A critique of André Lara Rezende's economic ideas

André Lara Rezende thus presented, in his new book, his thesis on the development of capitalism in Brazil: “without inflation and without external debt, the country is paralyzed not by the objective conditions of the economy, but by an ideological trap imposed by the canons of an anachronistic macroeconomic theory”. That is why, for him, the relevant economists working in Brazil are out of step with the frontier of knowledge “out there”, that is, at the center of the US imperial system. As a result, they need to update themselves so that this country led by the “centre” can grow at more robust rates.

Can such a trap – whatever it may be – explain the mediocre capitalist development observed in Terra de Santa Cruz? Can you see that this poor performance started in the 80s of the last century, that is, forty years ago? Lo and behold, the per capita domestic product grew at an accelerated rate of 4,5% per year between 1950 and 1980, crawled at a rate of 1,2% per year between 1980 and 2014, only to fall from then on. Now, it is necessary to notice a salient point in this stain of astonishment. This macroeconomist, now heterodox, shares something with his orthodox colleagues: they all want to know nothing about the structure of social relations that constitutes capitalism, about the fabric of sociability that is at the base of its historical reproduction process.

Differing from the latter, however, he defends the thesis that economic theory is an inherently political knowledge: “the history of monetary and fiscal theory, far from the scientific reference that it proclaims to be, is highly ideological”. More emphatically, here's what he says in so many words:

“As it should be, prevailing theses are greatly influenced by circumstances, political forces and the intellectual climate. Contrary to what it intends, economic theory is not a fortress of rationality against the turmoil of interests at stake in the formulation of public policies.”
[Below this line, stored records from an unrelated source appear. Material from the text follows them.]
===== src/rtl/xcr_pkg.sv =====
// Shared types and constants for the XMODEM checksum receiver.
package xcr_pkg;

    // Block geometry
    localparam int unsigned BLOCK_BYTES = 128;

    // Item action codes
    localparam logic [1:0] ACT_BYTE  = 2'd0;
    localparam logic [1:0] ACT_TICK  = 2'd1;
    localparam logic [1:0] ACT_START = 2'd2;

    // Link control characters
    localparam logic [7:0] CH_SOH = 8'h01;
    localparam logic [7:0] CH_EOT = 8'h04;
    localparam logic [7:0] CH_ACK = 8'h06;
    localparam logic [7:0] CH_NAK = 8'h15;
    localparam logic [7:0] CH_CAN = 8'h18;

    // Transfer status codes
    localparam logic [1:0] ST_RUN      = 2'd0;
    localparam logic [1:0] ST_DONE     = 2'd1;
    localparam logic [1:0] ST_NOSENDER = 2'd2;
    localparam logic [1:0] ST_ERROR    = 2'd3;

    // Configuration register indexes
    localparam logic [1:0] REG_HS_TIMEOUT   = 2'd0;
    localparam logic [1:0] REG_BYTE_TIMEOUT = 2'd1;
    localparam logic [1:0] REG_NAK_RETRIES  = 2'd2;

    localparam int unsigned TICK_W = 20;
    localparam int unsigned CFG_W  = 20;

    // Configuration reset values
    localparam logic [TICK_W-1:0] HS_TIMEOUT_RST   = 20'h80000;
    localparam logic [TICK_W-1:0] BYTE_TIMEOUT_RST = 20'h20000;
    localparam logic [3:0]        NAK_RETRIES_RST  = 4'd6;

    typedef struct packed {
        logic [TICK_W-1:0] hs_timeout;
        logic [TICK_W-1:0] byte_timeout;
        logic [3:0]        nak_retries;
    } t_cfg;

    typedef struct packed {
        logic       tx_valid;
        logic [7:0] tx_byte;
        logic       data_valid;
        logic [7:0] data_byte;
        logic [1:0] status;
    } t_result;

endpackage


===== src/rtl/xcr_in_if.sv =====
// Input item channel: action and received byte.
interface xcr_in_if;
    logic       valid;
    logic       ready;
    logic [1:0] action;
    logic [7:0] rx_byte;

    modport source (output valid, output action, output rx_byte, input ready);
    modport sink   (input valid, input action, input rx_byte, output ready);
endinterface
Because of opinions like these, Rezende, even though he is a relevant player in the financial market, has become anathema in certain right-wing circles that swarm around the system's economists – also accessed, privilegedly, by the mainstream press. Supposedly – ​​they say – he entered into intellectual degeneration when he began to read certain theorists of the third or fourth line in the hierarchy of economic theory established in the center of the empire.
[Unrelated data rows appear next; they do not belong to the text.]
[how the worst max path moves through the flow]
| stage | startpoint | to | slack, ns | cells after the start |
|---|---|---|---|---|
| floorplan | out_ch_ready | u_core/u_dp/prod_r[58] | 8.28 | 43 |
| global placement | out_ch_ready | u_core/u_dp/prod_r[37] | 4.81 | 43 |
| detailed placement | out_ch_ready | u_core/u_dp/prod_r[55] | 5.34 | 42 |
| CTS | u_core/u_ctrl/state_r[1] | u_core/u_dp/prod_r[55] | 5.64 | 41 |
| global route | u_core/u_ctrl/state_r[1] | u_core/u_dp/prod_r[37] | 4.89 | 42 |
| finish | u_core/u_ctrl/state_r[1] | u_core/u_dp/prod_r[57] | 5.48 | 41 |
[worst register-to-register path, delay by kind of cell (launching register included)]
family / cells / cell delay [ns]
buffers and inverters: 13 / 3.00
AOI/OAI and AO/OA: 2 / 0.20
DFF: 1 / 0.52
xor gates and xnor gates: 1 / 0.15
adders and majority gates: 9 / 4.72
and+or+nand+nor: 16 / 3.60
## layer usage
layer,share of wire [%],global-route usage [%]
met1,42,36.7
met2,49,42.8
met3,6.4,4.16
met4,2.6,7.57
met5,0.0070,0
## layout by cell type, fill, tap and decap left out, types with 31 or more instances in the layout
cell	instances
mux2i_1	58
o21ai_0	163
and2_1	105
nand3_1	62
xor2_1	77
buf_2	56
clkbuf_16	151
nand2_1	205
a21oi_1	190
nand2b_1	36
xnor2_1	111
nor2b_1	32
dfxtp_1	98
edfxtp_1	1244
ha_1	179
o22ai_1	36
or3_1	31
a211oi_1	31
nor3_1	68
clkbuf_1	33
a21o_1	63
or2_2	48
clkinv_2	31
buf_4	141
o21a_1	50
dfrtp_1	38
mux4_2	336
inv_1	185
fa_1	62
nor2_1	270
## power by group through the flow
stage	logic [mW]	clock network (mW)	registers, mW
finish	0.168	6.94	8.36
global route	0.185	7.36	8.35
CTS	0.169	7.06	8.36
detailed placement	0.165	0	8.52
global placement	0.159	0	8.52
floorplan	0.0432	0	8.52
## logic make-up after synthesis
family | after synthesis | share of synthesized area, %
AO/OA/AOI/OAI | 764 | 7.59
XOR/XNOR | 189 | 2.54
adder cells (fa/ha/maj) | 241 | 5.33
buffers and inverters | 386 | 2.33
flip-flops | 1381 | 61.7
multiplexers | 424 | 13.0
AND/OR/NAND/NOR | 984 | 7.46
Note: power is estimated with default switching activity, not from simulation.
--- src/hw/rtl/srsw_pkg.sv ---
// ----------------------------------------------------------------------------
// srsw_pkg
// Shared constants, codes and types of the selective-repeat sender window.
// ----------------------------------------------------------------------------
package srsw_pkg;

	localparam int MAX_FRAMES_DEF = 256;
	localparam int MAX_WINDOW_DEF = 8;

	localparam int TOTAL_W    = 9;
	localparam int WINDOW_W   = 4;
	localparam int CMD_W      = 2;
	localparam int SEQ_W      = 8;
	localparam int CFG_IDX_W  = 2;
	localparam int CFG_DATA_W = 9;

	localparam logic [TOTAL_W-1:0]  TOTAL_RESET  = 9'd8;
	localparam logic [WINDOW_W-1:0] WINDOW_RESET = 4'd4;

	localparam logic [CFG_IDX_W-1:0] REG_TOTAL  = 2'd0;
	localparam logic [CFG_IDX_W-1:0] REG_WINDOW = 2'd1;

	typedef enum logic [CMD_W-1:0] {
		CMD_START   = 2'd0,
		CMD_ACK     = 2'd1,
		CMD_NACK    = 2'd2,
		CMD_TIMEOUT = 2'd3
	} cmd_t;

	typedef enum logic [3:0] {
		ST_IDLE,
		ST_DISPATCH,
		ST_SLIDE_RD,
		ST_SLIDE_CHK,
		ST_SEND_INIT,
		ST_SEND,
		ST_SCAN_RD,
		ST_SCAN_CHK,
		ST_FLUSH
	} state_t;

	typedef struct packed {
		logic             frame_valid;
		logic [SEQ_W-1:0] frame_number;
		logic             parity_bit;
		logic             is_resend;
		logic             bad_number;
		logic             transfer_done;
		logic             last;
	} result_t;

	typedef struct packed {
		logic load;
		logic step;
		logic count;
	} cur_ctl_t;

endpackage
`src/hdl/ifhg_pkg.sv`:
```
// ----------------------------------------------------------------------------
// IPv4 fragment header generator package
// Request and result types, controller commands and status, shared constants.
// ----------------------------------------------------------------------------
package ifhg_pkg;

  typedef enum logic {
    OpLoad = 1'b0,
    OpEmit = 1'b1
  } ifhg_op_e;

  typedef struct packed {
    logic        opcode;
    logic [4:0]  word_index;
    logic [15:0] header_word;
    logic [15:0] packet_length;
  } ifhg_in_t;

  typedef struct packed {
    logic [15:0] fragment_total_length;
    logic [15:0] offset_field;
    logic        more_fragments;
    logic [15:0] header_checksum;
    logic [15:0] payload_start;
    logic [15:0] payload_length;
    logic        unfragmented;
    logic        last_fragment;
    logic        header_error;
  } ifhg_out_t;

  typedef struct packed {
    logic wr_en;
    logic cap_in;
    logic hdr_cap;
    logic frag_cap;
    logic sweep;
    logic res_load;
  } ifhg_cmd_t;

  typedef struct packed {
    logic hdr_err;
    logic sum_last;
  } ifhg_sts_t;

  localparam logic [15:0] CfgReset    = 16'd1480;
  localparam logic [15:0] MinMtu      = 16'd8;
  localparam logic [3:0]  MinIhl      = 4'd5;
  localparam int unsigned FragNumW    = 14;
  localparam int unsigned SumW        = 21;
  localparam int unsigned WordTotLen  = 1;
  localparam int unsigned WordFragOff = 3;
  localparam int unsigned WordCksum   = 5;

endpackage

```
`src/hdl/ifhg_datapath.sv`:
```
// ----------------------------------------------------------------------------
// IPv4 fragment header datapath
// Header word store, length checks, fragment position, checksum sweep and
// result register.
// ----------------------------------------------------------------------------
module ifhg_datapath
  import ifhg_pkg::*;
#(
  parameter int unsigned MAX_HEADER_WORDS = 30
) (
  input  logic       clk_i,
  input  logic       rst_ni,
  input  ifhg_in_t   in_data_i,
  input  logic       cfg_we_i,
  input  logic [15:0] cfg_wdata_i,
  input  ifhg_cmd_t  cmd_i,
  output ifhg_sts_t  sts_o,
  output ifhg_out_t  out_data_o
);

  localparam int unsigned PW = $clog2(MAX_HEADER_WORDS);
  localparam logic [5:0]  MaxWords = 6'(MAX_HEADER_WORDS);
  localparam logic [PW:0] Depth    = (PW+1)'(MAX_HEADER_WORDS);

  logic [15:0] mem [MAX_HEADER_WORDS];
  logic [15:0] rdata_q;
  logic [PW:0] rd_addr;

  logic [15:0] cfg_q;
  logic [15:0] plen_q;
  logic [FragNumW-1:0] frag_q, fnext_q;

  logic [5:0]  hlen_q;
  logic [4:0]  hwords_q;
  logic [15:0] dlen_q, mtu_q;
  logic        err_q, unfrag_q;
  logic [29:0] start_raw_q;
  logic [15:0] start_q, fdl_q, off_q;
  logic        mf_q;
  logic [PW-1:0] pos_q;
  logic [SumW-1:0] sum_q;
  logic [15:0] w1_q, w3_q, w5_q;
  ifhg_out_t   out_q, out_d;

  logic [15:0] mtu_raw, mtu_c;
  logic [3:0]  ihl;
  logic [5:0]  hlen_c;
  logic [4:0]  hwords_c;
  logic [15:0] hlen_ext, dlen_c;
  logic [29:0] prod_c;
  logic        restart;
  logic [15:0] start_c, rem_c, fdl_c;
  logic        mf_c;
  logic [FragNumW-1:0] f_eff;
  logic [15:0] word_c;
  logic [16:0] fold1;
  logic [15:0] fold2;

  assign rd_addr = cmd_i.sweep ? ({1'b0, pos_q} + (PW+1)'(1)) : '0;

  always_ff @(posedge clk_i) begin
    if (cmd_i.wr_en && (in_data_i.word_index < 5'(MAX_HEADER_WORDS))) begin
      mem[in_data_i.word_index[PW-1:0]] <= in_data_i.header_word;
    end
    if (rd_addr < Depth) begin
      rdata_q <= mem[rd_addr[PW-1:0]];
    end
  end

  assign mtu_raw  = {cfg_q[15:3], 3'b000};
  assign mtu_c    = (mtu_raw == 16'd0) ? MinMtu : mtu_raw;
  assign ihl      = rdata_q[11:8];
  assign hlen_c   = {ihl, 2'b00};
  assign hwords_c = {ihl, 1'b0};
  assign hlen_ext = {10'd0, hlen_c};
  assign dlen_c   = plen_q - hlen_ext;
  assign prod_c   = 30'(frag_q) * 30'(mtu_c);

  assign sts_o.hdr_err  = (ihl < MinIhl) || (hlen_ext > plen_q) ||
                          ({1'b0, hwords_c} > MaxWords);
  assign sts_o.sum_last = ((6'(pos_q) + 6'd1) == {1'b0, hwords_q});

  assign restart = (start_raw_q >= {14'd0, dlen_q});
  assign start_c = restart ? 16'd0 : start_raw_q[15:0];
  assign f_eff   = restart ? '0 : frag_q;
  assign rem_c   = dlen_q - start_c;
  assign mf_c    = (rem_c > mtu_q);
  assign fdl_c   = mf_c ? mtu_q : rem_c;

  always_comb begin
    word_c = rdata_q;
    if (pos_q == PW'(WordTotLen)) begin
      word_c = {10'd0, hlen_q} + fdl_q;
    end else if (pos_q == PW'(WordFragOff)) begin
      word_c = off_q;
    end else if (pos_q == PW'(WordCksum)) begin
      word_c = 16'd0;
    end
  end

  assign fold1 = {1'b0, sum_q[15:0]} + 17'(sum_q[SumW-1:16]);
  assign fold2 = fold1[15:0] + 16'(fold1[16]);

  always_comb begin
    out_d = '0;
    if (err_q) begin
      out_d.last_fragment = 1'b1;
      out_d.header_error  = 1'b1;
    end else if (unfrag_q) begin
      out_d.fragment_total_length = w1_q;
      out_d.offset_field          = w3_q;
      out_d.more_fragments        = w3_q[13];
      out_d.header_checksum       = w5_q;
      out_d.payload_length        = dlen_q;
      out_d.unfragmented          = 1'b1;
      out_d.last_fragment         = 1'b1;
    end else begin
      out_d.fragment_total_length = {10'd0, hlen_q} + fdl_q;
      out_d.offset_field          = off_q;
      out_d.more_fragments        = mf_q;
      out_d.header_checksum       = ~fold2;
      out_d.payload_start         = start_q;
      out_d.payload_length        = fdl_q;
      out_d.last_fragment         = ~mf_q;
    end
  end

  always_ff @(posedge clk_i or negedge rst_ni) begin
    if (!rst_ni) begin
      cfg_q  <= CfgReset;
      frag_q <= '0;
    end else begin
      if (cfg_we_i) begin
        cfg_q <= cfg_wdata_i;
      end
      if (cmd_i.res_load) begin
        frag_q <= (err_q || unfrag_q) ? '0 : fnext_q;
      end
    end
  end

  always_ff @(posedge clk_i) begin
    if (cmd_i.cap_in) begin
      plen_q <= in_data_i.packet_length;
    end
    if (cmd_i.hdr_cap) begin
      hlen_q      <= hlen_c;
      hwords_q    <= hwords_c;
      dlen_q      <= dlen_c;
      mtu_q       <= mtu_c;
      err_q       <= sts_o.hdr_err;
      unfrag_q    <= (dlen_c <= mtu_c);
      start_raw_q <= prod_c;
    end
    if (cmd_i.frag_cap) begin
      start_q <= start_c;
      fdl_q   <= fdl_c;
      mf_q    <= mf_c;
      off_q   <= {2'b00, mf_c, start_c[15:3]};
      fnext_q <= mf_c ? (f_eff + FragNumW'(1)) : '0;
      pos_q   <= '0;
      sum_q   <= '0;
    end
    if (cmd_i.sweep) begin
      sum_q <= sum_q + SumW'(word_c);
      pos_q <= pos_q + PW'(1);
      if (pos_q == PW'(WordTotLen)) begin
        w1_q <= rdata_q;
      end
      if (pos_q == PW'(WordFragOff)) begin
        w3_q <= rdata_q;
      end
      if (pos_q == PW'(WordCksum)) begin
        w5_q <= rdata_q;
      end
    end
    if (cmd_i.res_load) begin
      out_q <= out_d;
    end
  end

  assign out_data_o = out_q;

endmodule

```
`src/hdl/ifhg_ctrl.sv`:
```
// ----------------------------------------------------------------------------
// IPv4 fragment header controller
// Sequences request intake, header checks, checksum sweep and result handoff.
// ----------------------------------------------------------------------------
module ifhg_ctrl
  import ifhg_pkg::*;
(
  input  logic      clk_i,
  input  logic      rst_ni,
  input  logic      in_valid_i,
  input  logic      in_opcode_i,
  output logic      in_ready_o,
  output logic      out_valid_o,
  input  logic      out_ready_i,
  input  ifhg_sts_t sts_i,
  output ifhg_cmd_t cmd_o
);

  localparam logic [2:0] StIdle = 3'd0;
  localparam logic [2:0] StHdr  = 3'd1;
  localparam logic [2:0] StFrag = 3'd2;
  localparam logic [2:0] StSum  = 3'd3;
  localparam logic [2:0] StDone = 3'd4;

  logic [2:0] state_q, state_d;
  logic       out_valid_q, out_valid_d;

  assign in_ready_o  = (state_q == StIdle);
  assign out_valid_o = out_valid_q;

  always_comb begin
    state_d = state_q;
    cmd_o   = '0;
    unique case (state_q)
      StIdle: begin
        if (in_valid_i) begin
          if (in_opcode_i == OpEmit) begin
            cmd_o.cap_in = 1'b1;
            state_d      = StHdr;
          end else begin
            cmd_o.wr_en = 1'b1;
          end
        end
      end
      StHdr: begin
        cmd_o.hdr_cap = 1'b1;
        state_d       = sts_i.hdr_err ? StDone : StFrag;
      end
      StFrag: begin
        cmd_o.frag_cap = 1'b1;
        state_d        = StSum;
      end
      StSum: begin
        cmd_o.sweep = 1'b1;
        if (sts_i.sum_last) begin
          state_d = StDone;
        end
      end
      StDone: begin
        if (!out_valid_q || out_ready_i) begin
          cmd_o.res_load = 1'b1;
          state_d        = StIdle;
        end
      end
      default: begin
        state_d = StIdle;
      end
    endcase
  end

  always_comb begin
    out_valid_d = out_valid_q;
    if (cmd_o.res_load) begin
      out_valid_d = 1'b1;
    end else if (out_ready_i) begin
      out_valid_d = 1'b0;
    end
  end

  always_ff @(posedge clk_i or negedge rst_ni) begin
    if (!rst_ni) begin
      state_q     <= StIdle;
      out_valid_q <= 1'b0;
    end else begin
      state_q     <= state_d;
      out_valid_q <= out_valid_d;
    end
  end

endmodule

```
`src/hdl/ipv4_fragment_header_gen.sv`:
```
// ----------------------------------------------------------------------------
// IPv4 fragment header generator
// Builds length, flags/offset and checksum fields for successive fragments.
// ----------------------------------------------------------------------------
// Requests arrive on a valid/ready channel. A load request writes one 16-bit
// header word into the word store; it keeps the block idle and gives no result.
// An emit request carries the packet length and returns one result on the
// valid/ready result channel: the next fragment's fields, the unchanged
// header values when the payload fits, or an error flag for a bad header length.
// An emit runs the header check, the fragment position step, a checksum sweep
// over the N header words, N being the header length in 16-bit words (10 to
// 30), which reads the word store one word per cycle, and the result load;
// an error skips the fragment step and the sweep. The next request can be
// taken as soon as the result is registered.
// The result register lets intake go on while a result waits; a stalled
// receiver holds the block only when a second result is ready.
// Reset clears the fragment counter and sets the payload limit to 1480;
// the word store is not cleared. Write the limit only while idle.
// ----------------------------------------------------------------------------
module ipv4_fragment_header_gen
  import ifhg_pkg::*;
#(
  parameter int unsigned MAX_HEADER_WORDS = 30
) (
  input  logic        clk_i,
  input  logic        rst_ni,
  input  logic        in_valid_i,
  output logic        in_ready_o,
  input  ifhg_in_t    in_data_i,
  output logic        out_valid_o,
  input  logic        out_ready_i,
  output ifhg_out_t   out_data_o,
  input  logic        cfg_we_i,
  input  logic [15:0] cfg_wdata_i
);

  ifhg_cmd_t cmd;
  ifhg_sts_t sts;

  ifhg_ctrl u_ctrl (
    .clk_i       (clk_i),
    .rst_ni      (rst_ni),
    .in_valid_i  (in_valid_i),
    .in_opcode_i (in_data_i.opcode),
    .in_ready_o  (in_ready_o),
    .out_valid_o (out_valid_o),
    .out_ready_i (out_ready_i),
    .sts_i       (sts),
    .cmd_o       (cmd)
  );

  ifhg_datapath #(
    .MAX_HEADER_WORDS (MAX_HEADER_WORDS)
  ) u_dp (
    .clk_i       (clk_i),
    .rst_ni      (rst_ni),
    .in_data_i   (in_data_i),
    .cfg_we_i    (cfg_we_i),
    .cfg_wdata_i (cfg_wdata_i),
    .cmd_i       (cmd),
    .sts_o       (sts),
    .out_data_o  (out_data_o)
  );

endmodule

```
<file path="config.mk">
export PLATFORM = sky130hd
export DESIGN_NAME = custom_alphabet_sort_check_top_flat
export DESIGN_NICKNAME = d
export VERILOG_FILES = /design/src/rtl/csort_pkg.sv /design/src/rtl/csort_if.sv /design/src/rtl/csort_front.sv /design/src/rtl/csort_queue.sv /design/src/rtl/csort_back.sv /design/src/rtl/custom_alphabet_sort_check_top.sv /design/src/flat_wrapper.sv
export SDC_FILE = /design/constraint.sdc
export NUM_CORES = 1
export LEC_CHECK = 0
export ABC_AREA = 1
export BUFFER_PORTS_ARGS = -buffer_cell sky130_fd_sc_hd__clkbuf_2
export CORE_MARGIN = 2
export CORE_UTILIZATION = 56
export DETAILED_ROUTE_END_ITERATION = 10
export PLACE_DENSITY_LB_ADDON = 0.1
export SYNTH_ARGS = -nofsm -noshare
export SYNTH_HDL_FRONTEND = slang
export SYNTH_SLANG_ARGS = --single-unit
</file>
<file path="constraint.sdc">
create_clock -name clk -period 3.12 [get_ports clk]
set_input_delay 0.312 -clock clk [delete_from_list [all_inputs] [get_ports clk]]
set_output_delay 0.312 -clock clk [all_outputs]
set_load 0.02 [all_outputs]
</file>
However, this way of seeing economics as a political knowledge is quite insufficient. And this can become clear when comparing his statements with those of David Ricardo in his Principles of Political Economy and Taxation. In the preface to this work it is written:

“The product (…) – all that is obtained (…) from the combined application of labor, machinery and capital – is divided between three classes of society, namely: the landowner, the owner of capital (…) and the workers (…). To determine the laws which regulate this distribution is the main question of Political Economy.”

Now, this citation shows that the Economy is political not only because it depends on the ideologies and interests at play in the political scene, but because the political question is structurally posed in it, that is, it is inscribed in its structure of social relations that remains and is reproduces through an incessant movement of its historical happening. And this political element manifests itself precisely, above all, in the issue of income sharing or, more precisely, in the struggle of social classes for the appropriation of the social product. This was, as we know, Ricardo's concern: if the profit rate were to fall to very low or almost zero levels in the long term, the system, according to Ricardo, would enter a steady state - capitalism, in fact, would cease to operate. be capitalism.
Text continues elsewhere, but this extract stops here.